You are viewing a plain text version of this content. The canonical link for it is here.
Posted to issues@spark.apache.org by "Wang Shuo (JIRA)" <ji...@apache.org> on 2018/12/20 08:39:00 UTC

[jira] [Comment Edited] (SPARK-26418) Only OpenBlocks without any ChunkFetch for one stream will cause memory leak in ExternalShuffleService

    [ https://issues.apache.org/jira/browse/SPARK-26418?page=com.atlassian.jira.plugin.system.issuetabpanels:comment-tabpanel&focusedCommentId=16725649#comment-16725649 ] 

Wang Shuo edited comment on SPARK-26418 at 12/20/18 8:38 AM:
-------------------------------------------------------------

We use YarnShuffleService as aux service of NodeManager in our cluster. Full GC happens in some NodeManagers. We dump the heap memory, found that the Map in OneForOneStreamManager is 3G, almost 80% of heap size.  Some applications have finished, but the StreamState is still in StreamManager.

 

Two reasons will cause this:
 # OpenBlocks request is received and StreamState is initialized in server side.

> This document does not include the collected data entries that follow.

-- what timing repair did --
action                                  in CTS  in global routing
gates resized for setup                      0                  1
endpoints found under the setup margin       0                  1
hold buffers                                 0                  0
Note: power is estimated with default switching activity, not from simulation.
<file path="src/rtl/prog_loader.sv">
// Byte-serial boot loader: parses framed records from a byte stream into IM/DM word writes
// and holds the CPU in reset until an end-of-load record is seen.
module prog_loader #(
  parameter int IM_DEPTH = 256,
  parameter int DM_DEPTH = 128
) (
  input  logic        clk_i,
  input  logic        rst_i,
  input  logic        byte_valid_i,
  input  logic [7:0]  byte_data_i,
  output logic        byte_ready_o,
  output logic        im_we_o,
  output logic        dm_we_o,
  output logic [31:0] mem_addr_o,
  output logic [31:0] mem_data_o,
  output logic        cpu_rst_o,
  output logic        done_o,
  output logic        err_o,
  output logic [15:0] words_o
);

  typedef enum logic [3:0] {
    S_HDR,
    S_AH,
    S_AL,
    S_CH,
    S_CL,
    S_DAT,
    S_WR,
    S_DONE,
    S_ERR
  } state_t;

  localparam logic [16:0] IM_LIMIT = 17'(IM_DEPTH);
  localparam logic [16:0] DM_LIMIT = 17'(DM_DEPTH);

  localparam logic [7:0] HDR_IM   = 8'h00;
  localparam logic [7:0] HDR_DM   = 8'h01;
  localparam logic [7:0] HDR_DONE = 8'hFF;

  state_t      state_q, state_d;
  logic        tgt_dm_q;
  logic [15:0] addr_q;
  logic [15:0] rem_q;
  logic [1:0]  bcnt_q;
  logic [23:0] shf_q;
  logic [31:0] mem_addr_q;
  logic [31:0] mem_data_q;
  logic [15:0] words_q;

  logic        accept;
  logic [15:0] count_w;
  logic [16:0] range_end;
  logic [16:0] range_limit;
  logic        last_byte;

  assign accept      = byte_valid_i && byte_ready_o;
  assign count_w     = {rem_q[15:8], byte_data_i};
  assign range_end   = {1'b0, addr_q} + {1'b0, count_w};
  assign range_limit = tgt_dm_q ? DM_LIMIT : IM_LIMIT;
  assign last_byte   = (bcnt_q == 2'd3);

  // Ready depends on state only so a source may hold valid across busy cycles.
  always_comb begin
    byte_ready_o = 1'b0;
    case (state_q)
      S_HDR, S_AH, S_AL, S_CH, S_CL, S_DAT: byte_ready_o = 1'b1;
      default:                              byte_ready_o = 1'b0;
    endcase
  end

  always_comb begin
    state_d = state_q;
    case (state_q)
      S_HDR: begin
        if (accept) begin
          if (byte_data_i == HDR_IM || byte_data_i == HDR_DM) state_d = S_AH;
          else if (byte_data_i == HDR_DONE)                   state_d = S_DONE;
          else                                                state_d = S_ERR;
        end
      end
      S_AH: if (accept) state_d = S_AL;
      S_AL: if (accept) state_d = S_CH;
      S_CH: if (accept) state_d = S_CL;
      S_CL: begin
        if (accept) begin
          if (count_w == 16'd0)              state_d = S_HDR;
          else if (range_end > range_limit)  state_d = S_ERR;
          else                               state_d = S_DAT;
        end
      end
      S_DAT: if (accept && last_byte) state_d = S_WR;
      S_WR:  state_d = (rem_q == 16'd1) ? S_HDR : S_DAT;
      S_DONE: state_d = S_DONE;
      S_ERR:  state_d = S_ERR;
      default: state_d = S_ERR;
    endcase
  end

  always_ff @(posedge clk_i or negedge rst_i) begin
    if (!rst_i) begin
      state_q <= S_HDR;
      bcnt_q  <= 2'd0;
      words_q <= 16'd0;
    end else begin
      state_q <= state_d;
      if (state_q == S_DAT && accept)
        bcnt_q <= bcnt_q + 2'd1;
      if (state_q == S_WR)
        words_q <= words_q + 16'd1;
    end
  end

  // Write port registers: captured on the 4th data byte, held until the next word.
  always_ff @(posedge clk_i or negedge rst_i) begin
    if (!rst_i) begin
      mem_addr_q <= 32'd0;
      mem_data_q <= 32'd0;
    end else if (state_q == S_DAT && accept && last_byte) begin
      mem_addr_q <= {14'd0, addr_q, 2'b00};
      mem_data_q <= {shf_q, byte_data_i};
    end
  end

  // Record fields and byte assembly; a reset returns to HDR, which reloads all of these.
  always_ff @(posedge clk_i) begin
    case (state_q)
      S_HDR: if (accept) tgt_dm_q <= (byte_data_i == HDR_DM);
      S_AH:  if (accept) addr_q[15:8] <= byte_data_i;
      S_AL:  if (accept) addr_q[7:0]  <= byte_data_i;
      S_CH:  if (accept) rem_q[15:8]  <= byte_data_i;
      S_CL:  if (accept) rem_q[7:0]   <= byte_data_i;
      S_DAT: if (accept) shf_q <= {shf_q[15:0], byte_data_i};
      S_WR: begin
        addr_q <= addr_q + 16'd1;
        rem_q  <= rem_q - 16'd1;
      end
      default: ;
    endcase
  end

  assign im_we_o    = (state_q == S_WR) && !tgt_dm_q;
  assign dm_we_o    = (state_q == S_WR) &&  tgt_dm_q;
  assign mem_addr_o = mem_addr_q;
  assign mem_data_o = mem_data_q;
  assign done_o     = (state_q == S_DONE);
  assign err_o      = (state_q == S_ERR);
  assign cpu_rst_o  = (state_q == S_DONE);
  assign words_o    = words_q;

endmodule
</file>
<file path="config.mk">
export PLATFORM = sky130hd
export DESIGN_NAME = prog_loader
export DESIGN_NICKNAME = d
export VERILOG_FILES = /design/src/rtl/prog_loader.sv
export SDC_FILE = /design/constraint.sdc
export NUM_CORES = 1
export LEC_CHECK = 0
export CAP_MARGIN = 5
export CORE_MARGIN = 8
export CORE_UTILIZATION = 50
export DETAILED_ROUTE_END_ITERATION = 12
export GPL_TIMING_DRIVEN = 0
export PLACE_DENSITY = 0.75
export SLEW_MARGIN = 20
export SYNTH_ARGS = -nofsm -noshare
export SYNTH_HDL_FRONTEND = slang
export SYNTH_SLANG_ARGS = --single-unit
</file>
<file path="constraint.sdc">
create_clock -name clk_i -period 7.7 [get_ports clk_i]
set_input_delay 2.31 -clock clk_i [delete_from_list [all_inputs] [get_ports clk_i]]
set_output_delay 2.31 -clock clk_i [all_outputs]
set_load 0.1 [all_outputs]
</file>
==> results list, run 1 <==
* Result of the run: finished clean
- Unrepaired setup endpoints after global routing: no
- Final routed wirelength across all metal layers: 15.9 mm
- In this run the clock root is driven by a sky130_fd_sc_hd__clkbuf_16.
- H-Tree Level Count: 4
* Proportion of power drawn by flip-flops and latches: 44.9%
* Final worst clock skew: 7.00 ps
- Total setup buffers inserted after CTS: 0
- Initial DRT Pass Iterations: 5
* Number of synthesis warnings: 0
- LEAKAGE: 0.00330 µW
* Busiest grt layer: met2
* Simple-Gate Fraction of Synth Area: 11.6%
- Average vias per placed instance: roughly 5.7
- Worst slew pin tran: 1010 ps
- Global routing consumed, on the met3 layer, between 5 and 6% of the routing resources.
- #FFs+latches synth: between 100 and 150
* Chip Width: 129 µm
- Post-cts sizing count: 0
- Synthesis instantiated 54 different standard cells from the library.
* Number of buffers between clock root and the deepest sink: 2
- Counting every instance in the synthesized netlist gives 545.
- Clock tree synthesis found a total of 127 sinks.
* Synthesized-area fraction occupied by ao, oa, aoi and oai cells: 9.84%
- Fraction of the yosys area taken by sequential cells: between 50% and 60%
* Clock latency on the worst-skew pair: 420 ps
- Number of placement rows: 41
- The die covers 0.0168 mm².
- Cell internal power was estimated by the tool at 1210 µW.
- Setup violations remaining at the end of the flow were counted as 0.
* Cell taking the most area after synthesis: sky130_fd_sc_hd__dfrtp_1
- The net count of the finished layout is 695.
- Summing internal, switching and leakage power gives 1580 µW.
- Residual DRC: 0
- Most numerous cell types in the synthesized netlist: sky130_fd_sc_hd__dfrtp_1, sky130_fd_sc_hd__edfxtp_1, sky130_fd_sc_hd__mux2_2, sky130_fd_sc_hd__a21oi_1, sky130_fd_sc_hd__nor2_1
- Final number of max-transition violations: 0
- Dividing the final minimum period by the clock period gives a little over four fifths.
- Core footprint: around 0.013 mm²
- Max_slew headroom: 32.1%
- The initial antenna violation count was 0.
- Compared with the post-synthesis result, the final layout area differs by 26.3%.
- After global routing the overflow that remains totals 0.
- Async SR Flop Fraction: 55.1%
- The synthesized netlist devotes 4.78% of its cell area to adder and majority cells.
- Total count of hold-check failures in the final report: 0
- Cell area after synthesis: about 0.0064 mm²
- The setup path with the least slack is of type in -> reg.
* Worst ir drop on vdd: ~0.00015 V
* All-Layer GR Usage: 19.4%
* F_max: 0.156 GHz
* Residual antenna-violating net count after detailed routing: 0
* Dominant register cell in the synthesized netlist: sky130_fd_sc_hd__dfrtp_1
- Final weighted congestion of routability-driven global placement: 0.911
- Iter 0 DRT Violations: 318
- Prior to clock tree synthesis, the placed netlist has a worst setup slack of 869 ps.
* Share of total power in combinational logic: 5.8%
- Multiplexer fraction of the synthesized cell area: 9.90%
- For this design the total switching power over the nets is 369 µW.
- In this run the worst path has a maximum fanout of 6.
- With fillers left out, the area of the finished cells amounts to 0.00813 mm².
* Standard cell area after detailed placement: 0.00754 mm²
- Required time of the worst setup path: 8020 ps
- Post-synthesis average cell area: 11.8 µm²
* Number of top-level pins: 97
- After layout, the minimum clock period comes to ~6400 ps.
- Top-count cell post-synth: sky130_fd_sc_hd__dfrtp_1
* Main combinational cell family by area after synthesis: simple AND/OR/NAND/NOR gates
* Vias in the first global route: 4768
- Across the run, the number of max-cap violations was 0.
* Switch share: a little under a quarter
- Antenna diodes: 0
- Power spread over the standard cell area amounts to 194 mW/mm².
- Data arrival, critical path: 6740 ps
- Initial core utilization: between 50 and 60%
* Post-synth EDFFs: 57
- The top cell type by area accounts for 27.2% of the synthesized area.
- Post-placement cell count: 813
- Path class of the lowest-slack min-delay path: reg -> reg
* Cts bufs inserted: 17
* Clock share of power: 49.4%
- After layout, the worst setup slack is 1270 ps.
- The routed layout has between 4000 and 5000 vias.
- Clock transition at the register clock pins on the worst setup and hold paths after CTS: approximately 60 ps
* Largest cells by area after synthesis: sky130_fd_sc_hd__dfrtp_1, sky130_fd_sc_hd__edfxtp_1, sky130_fd_sc_hd__mux2_2
- The count of buffers added on input and output ports is 80.
- Largest net degree at the start of global routing: 57
* TritonCTS clock tree: built
- First-pass GRT wire length: 25.0 mm
- Final HPWL from detailed placement: 11.8 mm
- Fraction of layout instances using a drive strength above 1: between 15 and 20%
- The number of hold buffers added after CTS was 0.
- CP endpoint kind: flop
* Area share of xor/xnor cells in the synthesized design: 6.40%
- WL/cell: around 19 µm
- Excluding fillers, the count of instances in the completed layout stands at 845.
- The floorplan step set the die height to ~130 µm.
* Setup TNS: 0 ps
- The worst setup path is launched from a primary input.
- In the global route stage, met2 resource usage came out at 33.4%.
- Global Route met1 Usage: between 20% and 30%
metal layers:
metal | part of all wire (%) | vias to the layer above | wire [µm]
li1 | - | 2203 | -
met1 | 41 | 2388 | 6520
met2 | 51 | 163 | 8040
met3 | 6.4 | 24 | 1020
met4 | 1.9 | 0 | 306
met5 | 0 | - | 0
final timing paths:
check / start / end / slack [ps] / depth (start not counted)
worst min register to register: shf_q[1]$_DFFE_PP_ / shf_q[9]$_DFFE_PP_ / 440 / 0
worst min-delay path: shf_q[1]$_DFFE_PP_ / shf_q[9]$_DFFE_PP_ / 440 / 0
worst max register to register: addr_q[0]$_DFFE_PP_ / state_q[0]$_DFFE_PN0P_ / 3280 / 15
worst max-delay path: byte_data_i[0] / state_q[0]$_DFFE_PN0P_ / 1270 / 16
min in group asynchronous: rst_i / words_o[10]$_DFFE_PN0P_ / 1760 / 1
max in group asynchronous: rst_i / state_q[1]$_DFFE_PN0P_ / 5390 / 2
cells in the final DEF, fill, tap and decap left out, types with 6 or more instances in the layout:
| cell type | netlist | final |
|---|---|---|
| sky130_fd_sc_hd__a211oi_1 | 6 | 6 |
| sky130_fd_sc_hd__a21oi_1 | 47 | 47 |
| sky130_fd_sc_hd__a31oi_1 | 6 | 6 |
| sky130_fd_sc_hd__and3_1 | 8 | 8 |
| sky130_fd_sc_hd__buf_4 | 17 | 18 |
| sky130_fd_sc_hd__clkbuf_1 | 15 | 17 |
| sky130_fd_sc_hd__clkbuf_16 | 0 | 17 |
| sky130_fd_sc_hd__clkdlybuf4s50_1 | 0 | 79 |
| sky130_fd_sc_hd__conb_1 | 1 | 16 |
| sky130_fd_sc_hd__dfrtp_1 | 70 | 70 |
| sky130_fd_sc_hd__edfxtp_1 | 57 | 57 |
| sky130_fd_sc_hd__ha_1 | 23 | 23 |
| sky130_fd_sc_hd__inv_1 | 9 | 9 |
| sky130_fd_sc_hd__mux2_2 | 53 | 53 |
| sky130_fd_sc_hd__nand2_1 | 30 | 30 |
| sky130_fd_sc_hd__nand3_1 | 12 | 12 |
| sky130_fd_sc_hd__nand4_1 | 13 | 13 |
| sky130_fd_sc_hd__nor2_1 | 36 | 35 |
| sky130_fd_sc_hd__nor2b_1 | 7 | 7 |
| sky130_fd_sc_hd__nor3_1 | 12 | 9 |
| sky130_fd_sc_hd__o211ai_1 | 6 | 6 |
| sky130_fd_sc_hd__o21ai_0 | 11 | 11 |
| sky130_fd_sc_hd__xnor2_1 | 27 | 27 |
| sky130_fd_sc_hd__xor2_1 | 20 | 20 |
per-stage QoR:
stage	util, %	hold slack, ps
after floorplan	-	422
after global placement	59.7	425
after detailed placement	60.0	431
after CTS	64.6	446
after global routing	64.6	455
final	64.6	440
layout make-up:
cell class	count	area (µm²)
Fill cell	957	4440
Sequential cell	127	3460
Multi-Input combinational cell	389	2820
Timing Repair Buffer	81	826
Clock buffer	19	433
Tap cell	172	215
Buffer	35	198
Clock inverter	13	139
Inverter	9	33.8
power by group through the flow:
stage	clock [µW]	sequential, µW	combinational (µW)
after global routing	813	707	97.5
after global placement	0	721	87.4
after floorplan	0	721	64.1
final	779	708	90.8
after detailed placement	0	721	90.2
after CTS	785	708	90.4
sequential cells by signal, indices dropped and copies added (netlist names):
name        cells
bcnt_q          2
state_q         4
addr_q         16
mem_data_o     32
shf_q          24
words_o        16
tgt_dm_q        1
rem_q          16
mem_addr_o     16
critical path, stage by stage:
cell and delay, ps:
sky130_fd_sc_hd__clkdlybuf4s50_1 560, sky130_fd_sc_hd__ha_1 330, sky130_fd_sc_hd__fa_1 430, sky130_fd_sc_hd__a211oi_1 420
sky130_fd_sc_hd__o211ai_1 220, sky130_fd_sc_hd__nand2_1 140, sky130_fd_sc_hd__xnor2_1 70, sky130_fd_sc_hd__ha_1 310
sky130_fd_sc_hd__nand2_1 80, sky130_fd_sc_hd__a2111oi_2 320, sky130_fd_sc_hd__a31oi_1 170, sky130_fd_sc_hd__a2111oi_2 340
sky130_fd_sc_hd__nand4_1 180, sky130_fd_sc_hd__nor4_2 440, sky130_fd_sc_hd__a21oi_1 180, sky130_fd_sc_hd__a211oi_1 240
cells by family after synthesis:
kind of cell	count (synthesis)
AO/OA/AOI/OAI	99
XOR/XNOR	47
adder cells (fa/ha/maj)	24
buffers and inverters	44
flip-flops	127
multiplexers	57
other	1
AND/OR/NAND/NOR	146
No activity file was read; power rests on OpenSTA's default activity.
==> run 2, diff against run 1 <==
clock period = 6.3 ns   (was 7.7 ns; I/O delays follow)
==> results of run 2 <==
Same layout as run 1 (identical final DEF). Status: finished clean.
Among the figures that moved: setup slack after placement 869 ps -> -111 ps; setup slack after layout 1270 ps -> 292 ps; register-to-register setup slack 3280 ps -> 1880 ps; total power 1580 µW -> 1930 µW; worst IR drop on VDD 0.000152 V -> 0.000186 V
==> run 3, diff against run 2 <==
CORE_UTILIZATION = 49   (was 50)
PLACE_DENSITY = 0.76   (was 0.75)
TNS_END_PERCENT = 20   (was unset)
clock period = 5 ns   (was 6.3 ns; I/O delays follow)
==> results list, run 3 (synthesis results as in run 1) <==
* Result of the run: finished clean
- The layout cell share with drive strength beyond 1 was 19.5% (+2.1 points).
- The area growth from synthesis to layout is 28.7%.
- The global-route wire length before repair was 25.5 mm (+2.1%).
- Unrepaired setup endpoints after global routing: yes
* Number of sinks driven by the clock tree: 127 (unchanged)
* Clock transition at the register clock pins on the worst setup and hold paths after CTS: 60 ps (about the same)
* Final weighted congestion of routability-driven global placement: 0.836 (-8.2%)
- The smallest clock period supported by the final layout is computed as 4910 ps.
- Post-layout net count: 695 (unchanged)
* F_max: 0.204 GHz
- The worst-margin pin slew is 1010 ps (-6.19 ps).
- The width of the chip was 131 µm (+0.89%).
* Most frequent standard cell in the layout excluding fill and tap cells: sky130_fd_sc_hd__clkdlybuf4s50_1
- The remaining routing DRC violations came to 0 (unchanged).
- CP max stage delay: 590 ps (+30 ps)
- Multi-input gate area in the final layout: 0.00291 mm² (+3.3%)
- Core footprint: 0.0130 mm² (+3.7%)
* Number of placement rows: 42 (+2.4%)
* Number of buffers between clock root and the deepest sink: 2 (unchanged)
* Net Switching: between 500 and 600 µW
- Cell at the root of the clock tree: sky130_fd_sc_hd__clkbuf_16
- The leakage power total is 0.00337 µW (+2.1%).
- The total area of sequential cells was 0.00346 mm² (unchanged).
- Cell seen most often among critical-path stages: sky130_fd_sc_hd__nand2_1
* Cell-internal power: between 2000 and 2500 µW
- Worst slack after detailed placement: -1120 ps
* Congestion Overflow GR: 0 (unchanged)
* Via count: 4772 (-0.13%)
- VDD sags by at most roughly 0.00031 V.
* Smallest setup slack after layout: between 80 and 90 ps
- Flip-flop count of the largest register, all copies and words added: 32 (unchanged)
- The max-slew violation total from the final report was 0 (unchanged).
- Type of element launching the critical path: primary input
- The min-delay analysis places its worst path in the category reg -> reg.
* Proportion of power drawn by flip-flops and latches: 42.1% (-2.8 points)
- Clock share of power: 52.2% (+2.8 points)
- Cell depth of the worst hold path: 0 (unchanged)
- The count of port buffers added during placement was 80 (unchanged).
- In the layout the commonest cells are sky130_fd_sc_hd__clkdlybuf4s50_1, sky130_fd_sc_hd__dfrtp_1, sky130_fd_sc_hd__edfxtp_1, sky130_fd_sc_hd__mux2_2, sky130_fd_sc_hd__a21oi_1.
- Max_slew headroom: 32.5% (+0.41 points)
- The worst setup path is captured at a flop.
- The placed wire-length estimate after detailed placement came to 11.8 mm (-0.17%).
- The combinational fraction of design power came to 5.6% (-0.2 points).
- TritonCTS built the clock tree.
* H-Tree Level Count: 4 (unchanged)
- Critical-path maximum fanout: 6 (unchanged)
* R2r worst-path depth: 15 (unchanged)
- All-Layer GR Usage: 19.4% (-0.092 points)
- Cts bufs inserted: 17 (unchanged)
- Data arrival, critical path: 5220 ps
- Initial DRT Pass Iterations: 7 (+2)
- The die area came to 0.0171 mm² (+1.8%).
- Final worst path period share: 98.3%
- Largest net degree at the start of global routing: 39 (-32%)
- Max-cap check violation count: 0 (unchanged)
* Antenna violations before repair: 0 (unchanged)
- The post-detailed-route via-to-cell ratio was 5.62 (-0.60%).
- The DRC violation total after the first TritonRoute iteration was 371 (+17%).
- Total count of hold-check failures in the final report: 0 (unchanged)
* Total setup buffers inserted after CTS: 0 (unchanged)
* Switch share: 22.5%
- On the critical path, the stage with the largest delay is an instance of sky130_fd_sc_hd__clkdlybuf4s50_1.
- The worst setup skew after layout was 7.57 ps (+0.575 ps).
- Height of the die: 131 µm (+0.89%)
- The cts-stage hold buffer count is 0 (unchanged).
- Residual antenna-violating net count after detailed routing: 0 (unchanged)
- The worst setup path is of the in -> reg kind.
- Post-route insts no fill: 849 (+0.47%)
* Vias in the first global route: 4829 (+1.3%)
- Post-placement cell count: 817 (+0.49%)
* Number of top-level pins: 97 (unchanged)
- Antenna diodes: 0 (unchanged)
- Required time of the worst setup path: 5300 ps
- Walking the worst path, the cells encountered are clkdlybuf4s50_1, ha_1, o21ai_0, nand2_1, nand2_1, xnor2_1, ha_1, nand2_1, a2111oi_2, a31oi_1, a2111oi_2, nand4_1, nor4_4, a21oi_2, a211oi_1.
* Final setup violation count: 0 (unchanged)
- Filler Cell Count: 966 (+0.94%)
- The detailed-route wire length per cell came to 19.1 µm (+1.8%).
- Power spread over the standard cell area amounts to about 310 mW/mm².
* Clock latency on the worst-skew pair: 410 ps (about the same)
- The initial core utilization came to 49.4% (-1.8 points).
- The total wire length came to 16.3 mm (+2.3%).
run 3: through the flow:
| stage | hold WS, ps | TNS (ps) | util [%] | total power [µW] | instance area, µm² |
|---|---|---|---|---|---|
| 2_1_floorplan | 422 | 0 | - | 1210 | 6490 |
| 3_3_place_gp | 425 | -8420 | 57.6 | 1250 | 7510 |
| 3_5_place_dp | 430 | -3090 | 57.9 | 1250 | 7540 |
| 4_1_cts | 451 | -304 | 63.2 | 2600 | 8240 |
| 5_1_grt | 462 | -128 | 63.5 | 2660 | 8280 |
| 6_report | 450 | 0 | 63.5 | 2590 | 8280 |
run 3: path summary, 6_finish.rpt:
path	startpoint	endpoint	slack [ps]
worst max-delay path	byte_data_i[7]	state_q[2]$_DFFE_PN0P_	90
worst min-delay path	shf_q[8]$_DFFE_PP_	shf_q[16]$_DFFE_PP_	450
worst max register to register	addr_q[0]$_DFFE_PP_	state_q[2]$_DFFE_PN0P_	870
worst min register to register	shf_q[8]$_DFFE_PP_	shf_q[16]$_DFFE_PP_	450
max in group asynchronous	rst_i	state_q[3]$_DFFE_PN0P_	3420
min in group asynchronous	rst_i	words_o[8]$_DFFE_PN0P_	1030
run 3: routing by layer:
metal / share of wire [%] / global-route usage [%] / vias up
met5: 0 / 0 / -
met4: 2.2 / 8.10 / 0
met3: 5.4 / 4.59 / 27
met2: 51 / 33.1 / 146
met1: 41 / 22.9 / 2386
li1: - / - / 2213
run 3: power groups by stage:
stage | clock network, µW | logic [µW] | registers (µW)
final | 1350 | 146 | 1090
after floorplan | 0 | 98.7 | 1110
after detailed placement | 0 | 140 | 1110
after global routing | 1410 | 156 | 1090
after global placement | 0 | 137 | 1110
after CTS | 1360 | 143 | 1090
run 3: layout make-up:
type / instances / share of cell area [%]
plain buffers: 35 / 2.39
clock buffers: 19 / 5.48
clock inverters: 13 / 2.39
inverters: 9 / 0.408
multi-input cells: 389 / 35.1
flip-flops and latches: 127 / 41.8
well taps: 176 / 2.66
repair buffers: 81 / 9.71
run 3: timing repair:
action,in CTS,in global routing
gates resized for setup,13,17
pin swaps,3,6
endpoints found under the setup margin,4,4
hold endpoints to repair,0,0
run 3: critical path: cells and delay by family:
family	cells	cell delay [ps]
AO/OA/AOI/OAI	6	1390
AND/OR/NAND/NOR	5	880
adder cells (fa/ha/maj)	2	730
buffers and inverters	1	590
XOR/XNOR	1	140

Then Client lost and no ChunkFetch request is sent to server for the stream.
 # OpenBlocks request is received and StreamState is initialized in server side. ChunkFetch request for the stream is sent to server. But server is under heavy pressure and not able to handle the ChunkFetch request before timeout. Then client close connection.

 

Could we call StreamManager#registerChannel to associate the channel with StreamState when server handles OpenBlocks request?


was (Author: wang-shuo):
We use YarnShuffleService as aux service of NodeManager in our cluster. Full GC happens in some NodeManagers. We dump the heap memory, found that the Map in OneForOneStreamManager is 3G, almost 80% of heap size.  Some applications have finished, but the StreamState is still in StreamManager.

 

Two reasons will cause this:
 # OpenBlocks request is receivedand StreamState is initialized in server side. Then Client lost and no ChunkFetch request is sent to server for the stream.
 # OpenBlocks request is received and StreamState is initialized in server side. ChunkFetch request for the stream is sent to server. But server is under heavy pressure and not able to handle the ChunkFetch request before timeout. Then client close connection.

 

Could we call StreamManager#registerChannel to associate the channel with StreamState when server handles OpenBlocks request?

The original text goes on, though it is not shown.